The newly released Son is a much better summation than Messenger of the various tales, although
not a perfect one. It is considerably longer than the prior two books – nearly
as long as Gathering Blue and Messenger put together – and has a
larger canvas, in effect a triptych. It starts when a child, called a
“product,” is born to a 14-year-old girl named Claire, who is left sterile
after the birth (during which she is blindfolded) and who finds herself with a
maternal interest in her child that is not usual in her community. The reasons
Claire is different hark back to The
Giver, and it turns out that Gabe is her child, so the connections among
books are apparent early in Son.
Claire searches for Gabe, arrives in a more-tolerant community than the one she
left, then moves on from there into adventures that involve not only Gabe but
also Jonas and other characters from the earlier books. The last part of Son is set in the village where Messenger takes place, pulling many
threads of the books together. Actually,
Lowry ties things together almost too neatly, making sure that the fourth book
touches directly on all three previous ones. The first third is set in Jonas’
original village; the middle in an isolated seaside village, not seen before,
that is protected and hemmed in by cliffs; and the final portion in the Messenger village. The first part of Son essentially provides a different
perspective on the village of The Giver.
It is the middle of the book that has the most-original storytelling and is in
many ways the most interesting part, although the climax of the entire book is
a fast-paced high-stakes battle that is, if anything, over too quickly to be
fully engaging.
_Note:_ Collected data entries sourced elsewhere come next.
==> job 5524: inputs <==
Design arctan, start of the top module:
module arctan #
	(
		parameter integer C_S00_AXIS_TDATA_WIDTH	= 32,
		parameter integer C_M00_AXIS_TDATA_WIDTH	= 32,
    parameter integer ITERATIONS = 16
	)
	(
		input wire  s00_axis_aclk, s00_axis_aresetn,
		input wire  s00_axis_tlast, s00_axis_tvalid,
		input wire [C_S00_AXIS_TDATA_WIDTH-1 : 0] s00_axis_tdata,
		input wire [(C_S00_AXIS_TDATA_WIDTH/8)-1: 0] s00_axis_tstrb,
		output logic  s00_axis_tready,
		input wire  m00_axis_aclk, m00_axis_aresetn,
		input wire  m00_axis_tready,
		output logic  m00_axis_tvalid, m00_axis_tlast,
		output logic [C_M00_AXIS_TDATA_WIDTH-1 : 0] m00_axis_tdata,
		output logic [(C_M00_AXIS_TDATA_WIDTH/8)-1: 0] m00_axis_tstrb
	);
Settings: LEC_CHECK=0, ABC_AREA=0, CAP_MARGIN=20, CELL_PAD_IN_SITES_GLOBAL_PLACEMENT=0, CORE_MARGIN=2, CORE_UTILIZATION=70, CTS_CLUSTER_DIAMETER=356, CTS_CLUSTER_SIZE=30, MAX_ROUTING_LAYER=met4, MIN_ROUTING_LAYER=met1, SETUP_SLACK_MARGIN=0.81, SLEW_MARGIN=20; clock period 3.06 ns.
run.sh (not shown) runs the stock make flow with config.mk's settings and CLKGATE_MAP_FILE=.
==> inputs of job 7125, as changes to job 5524 <==
- ABC_AREA: 0 -> not set
- CELL_PAD_IN_SITES_GLOBAL_PLACEMENT: 0 -> not set
- CORE_UTILIZATION: 70 -> 72
- CTS_CLUSTER_DIAMETER: 356 -> not set
- CTS_CLUSTER_SIZE: 30 -> 14
- MAX_ROUTING_LAYER: met4 -> not set
- MIN_ROUTING_LAYER: met1 -> not set
- PLACE_DENSITY: not set -> 0.95
- SETUP_SLACK_MARGIN: 0.81 -> 0.7
==> flow/constraint.sdc (replaced) <==
create_clock -name core_clock -period 4.12 [get_ports {s00_axis_aclk}]
set_input_delay 0.8240 -clock core_clock [delete_from_list [all_inputs] [get_ports {s00_axis_aclk}]]
set_output_delay 0.8240 -clock core_clock [all_outputs]
set_load 0.01 [all_outputs]
==> inputs of job 4800, as changes to job 5524 <==
- ABC_AREA: 0 -> not set
- CELL_PAD_IN_SITES_GLOBAL_PLACEMENT: 0 -> not set
- CORE_UTILIZATION: 70 -> 72
- CTS_CLUSTER_DIAMETER: 356 -> not set
- CTS_CLUSTER_SIZE: 30 -> not set
- MAX_ROUTING_LAYER: met4 -> not set
- MIN_ROUTING_LAYER: met1 -> not set
- SETUP_SLACK_MARGIN: 0.81 -> -0.21
==> flow/constraint.sdc (replaced) <==
create_clock -name core_clock -period 3.08 [get_ports {s00_axis_aclk}]
set_input_delay 0.6160 -clock core_clock [delete_from_list [all_inputs] [get_ports {s00_axis_aclk}]]
set_output_delay 0.6160 -clock core_clock [all_outputs]
set_load 0.01 [all_outputs]
==> inputs of job 3145, as changes to job 5524 <==
- ABC_AREA: 0 -> not set
- CELL_PAD_IN_SITES_GLOBAL_PLACEMENT: 0 -> not set
- CORE_UTILIZATION: 70 -> 27
- CTS_CLUSTER_DIAMETER: 356 -> not set
- CTS_CLUSTER_SIZE: 30 -> not set
- MAX_ROUTING_LAYER: met4 -> not set
- MIN_ROUTING_LAYER: met1 -> not set
- SETUP_SLACK_MARGIN: 0.81 -> not set
==> flow/constraint.sdc (replaced) <==
create_clock -name core_clock -period 5.15 [get_ports {s00_axis_aclk}]
set_input_delay 1.0300 -clock core_clock [delete_from_list [all_inputs] [get_ports {s00_axis_aclk}]]
set_output_delay 1.0300 -clock core_clock [all_outputs]
set_load 0.01 [all_outputs]
==> notes <==
- Job 3145 produced a clean layout. Job 5524 stopped in global routing. Job 7125 completed with no timing, DRC or antenna violations. Job 4800 completed and failed the layout checks on negative setup slack.
- Via count: job 3145 < job 7125 < job 4800.
- Clock skew: job 3145 > job 7125 > job 4800.
- Between job 5524 and job 7125, the lower die size is in job 7125 (gap 2.8%, measured against job 7125).
- The highest wire length belongs to job 4800, the lowest to job 3145.
- Of job 4800 and job 3145, job 4800 has the higher design area (gap 8.1%, measured against job 3145).
- Sequential power, lowest first: job 3145, job 7125, job 4800.
- Worst hold slack, lowest first: job 4800, job 3145, job 7125.
- First-iteration DRC count: job 4800 > job 7125 > job 3145.
- Area after synthesis is the same in job 5524 and job 3145.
The real problem here is that the book ends with a rousing
fantasy-style good-vs.-evil confrontation, while the earlier books were more
closely rooted in science: the people of Lowry’s world had practiced eugenics
and had had the ability to control the weather. The world at the end of Son (not so much in the first two parts)
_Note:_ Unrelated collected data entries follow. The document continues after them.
`timescale 1ns / 1ns
module logicController(clock, reset, received_data, received_data_en, click, buy, one, two, three, four, five, six, seven, eight, selection, upgradeClick);
	input clock, reset, received_data_en;
	input [7:0]received_data;
	output reg click, buy, one, two, three, four, five, six, seven, eight, selection, upgradeClick;
	localparam IDLE = 0, CLICK = 1, BUY = 2, ONE = 3, TWO = 4, THREE = 5, FOUR = 6, FIVE = 7, SIX = 8, SEVEN = 9, EIGHT = 10, UPGRADECLICK = 11;
	reg [4:0] currentState;
	reg [4:0] nextState;
	always@(*)begin
		case(currentState)
			IDLE:	begin
						if(received_data_en)begin
							if(received_data == 'h29)
								nextState = CLICK;
							else if(received_data == 'h5A)
								nextState = BUY;
							else if(received_data == 'h16)
								nextState = ONE;
							else if(received_data == 'h1E)
								nextState = TWO;
							else if(received_data == 'h26)
								nextState = THREE;
							else if(received_data == 'h25)
								nextState = FOUR;
							else if(received_data == 'h2E)
								nextState = FIVE;
							else if(received_data == 'h36)
								nextState = SIX;
							else if(received_data == 'h3D)
								nextState = SEVEN;
							else if(received_data == 'h3E)
								nextState = EIGHT;
							else if(received_data == 'h21)
								nextState = UPGRADECLICK;
							else
								nextState = IDLE;
						end
						else
							nextState = IDLE;
					end		
			CLICK: nextState = IDLE;
			BUY: nextState = IDLE;
			ONE: nextState = IDLE;
			TWO: nextState = IDLE;
			THREE: nextState = IDLE;
			FOUR: nextState = IDLE;
			FIVE: nextState = IDLE;
			SIX: nextState = IDLE;
			SEVEN: nextState = IDLE;
			EIGHT: nextState = IDLE;
			UPGRADECLICK: nextState = IDLE;
			default: nextState = IDLE;
		endcase
	end
	always@(*)begin
		click = 0;
		buy = 0; 
		one = 0; 
		two = 0; 
		three = 0; 
		four = 0; 
		five = 0; 
		six = 0; 
		seven = 0; 
		eight = 0;
		selection = 0;
		upgradeClick = 0;
		case(currentState)
			CLICK: click = 1;
			BUY: buy = 1;
			ONE:	begin
						one = 1;
						selection = 1;
					end
			TWO:	begin
						two = 1;
						selection = 1;
					end
			THREE:begin
						three = 1;
						selection = 1;
					end
			FOUR:	begin
						four = 1;
						selection = 1;
					end
			FIVE: begin
						five = 1;
						selection = 1;
					end
			SIX:	begin
						six = 1;
						selection = 1;
					end
			SEVEN:begin 
						seven = 1;
						selection = 1;
					end
			EIGHT:begin 
						eight = 1;
						selection = 1;
					end
			UPGRADECLICK: upgradeClick = 1;
			default: begin
				click = 0;
				buy = 0; 
				one = 0; 
				two = 0; 
				three = 0; 
				four = 0; 
				five = 0; 
				six = 0; 
				seven = 0; 
				eight = 0;
				selection = 0;
				upgradeClick = 0;
			end
		endcase
	end
	always@(posedge clock)begin
		if(reset)
			currentState <= IDLE;
		else
			currentState <= nextState;
	end
endmodule
`timescale 1ns / 1ns
module logicDatapath(clock, reset, pulse, money, prev_data, selectedAsset, click, buy, upgradeClick, one, two, three, four, five, six, seven, eight);
	input clock, reset, pulse, click, buy, upgradeClick, one, two, three, four, five, six, seven, eight;
	input[7:0] prev_data;
	output reg [39:0] money;
	localparam ONE = 0, TWO = 1, THREE = 2, FOUR = 3, FIVE = 4, SIX = 5, SEVEN = 6, EIGHT = 7, BREAK = 'hF0;
	output reg [7:0] selectedAsset;
	reg[29:0] rate; 
	reg[29:0] clickRate;
	reg[29:0] clickRateCost;
	reg[23:0] assetCost[7:0];
	reg[23:0] assetRates[7:0];
	wire enoughMoney = (money>= assetCost[selectedAsset]);
	wire enoughMoneyClick = (money >= clickRateCost);
	always@(*)begin
			assetCost[ONE] = 10;
			assetCost[TWO] = 40;
			assetCost[THREE] = 250;
			assetCost[FOUR] = 2000;
			assetCost[FIVE] = 10000;
			assetCost[SIX] = 100000;
			assetCost[SEVEN] = 1000000;
			assetCost[EIGHT] = 10000000;
			assetRates[ONE] = 1;
			assetRates[TWO] = 5;
			assetRates[THREE] = 15;
			assetRates[FOUR] = 60;
			assetRates[FIVE] = 800;
			assetRates[SIX] = 10000;
			assetRates[SEVEN] = 50000;
			assetRates[EIGHT] = 500000;
	end
	always@(posedge clock)begin
		if(reset)
			selectedAsset <= ONE;
		else if(prev_data == BREAK)
			selectedAsset <= selectedAsset;
		else if(one)
			selectedAsset <= ONE;
		else if(two)
			selectedAsset <= TWO;
		else if(three)
			selectedAsset <= THREE;
		else if(four)
			selectedAsset <= FOUR;
		else if(five)
			selectedAsset <= FIVE;
		else if(six)
			selectedAsset <= SIX;
		else if(seven)
			selectedAsset <= SEVEN;
		else if(eight)
			selectedAsset <= EIGHT;
		else 
			selectedAsset <= selectedAsset;
	end
	always@(posedge clock)begin
		if(reset)
			money <= 10;
		else if(prev_data == BREAK)
			money <= money;
		else if(click)
			money <= money + clickRate;
		else if(buy && enoughMoney)
			money <= money - assetCost[selectedAsset];
		else if(upgradeClick && enoughMoneyClick)
			money <= money - clickRateCost;
		else if(pulse)
			money <= money + rate;
		else
			money <= money;
	end
	always@(posedge clock)begin
		if(reset)
			rate <= 0;
		else if(prev_data == BREAK)
			rate <= rate;
		else if(buy && enoughMoney)
			rate <= rate + assetRates[selectedAsset];
		else
			rate <= rate;
	end
	always@(posedge clock)begin
		if(reset)begin
			clickRate <= 1;
			clickRateCost <= 10;
		end
		else if(prev_data == BREAK)begin
			clickRate <= clickRate;
			clickRateCost <= clickRateCost;
		end
		else if(upgradeClick && enoughMoneyClick)begin
			clickRate <= clickRate * 2;
			clickRateCost <= clickRateCost * 2;
		end
		else begin 
			clickRate <= clickRate;
			clickRateCost <= clickRateCost;
		end
	end
endmodule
seems fundamentally different, and although Lowry’s fine writing style almost makes the last part of the story
believable, it is not quite enough: the ending veers perilously close to
cliché, which is not at all true of The
Giver, and even some of the characterizations (notably that of Gabe) fall short
of what Lowry did earlier in the series.
This is a very unusual
quartet. Its first book is vastly superior to any of the others, which is why
it is not discussed here as part of the sequence. There is nothing wrong, and a
great deal right, in reading The Giver
by itself and stopping right there, enmeshed in its world and troubled by its
ambiguities (several of which are rather disappointingly “solved” in later
books). Readers hungering for more of the world that Lowry created in The Giver have nowhere to turn but to
the three followup books – but they do not quite feel as if they occupy the
same world, and they do not fit into it quite as well or as elegantly as does The Giver itself. Those wanting to read
the entire sequence will surely find Son,
despite its flaws, to be a far better conclusion than Messenger. The choice is really between reading only The Giver or reading all four books –
stopping with either Gathering Blue
or Messenger is a recipe for
disappointment. Therefore, it is a good thing that Lowry wrote Son, which makes the tetralogy much more
satisfying than the trilogy was. But it is not more satisfying than The Giver as a standalone novel.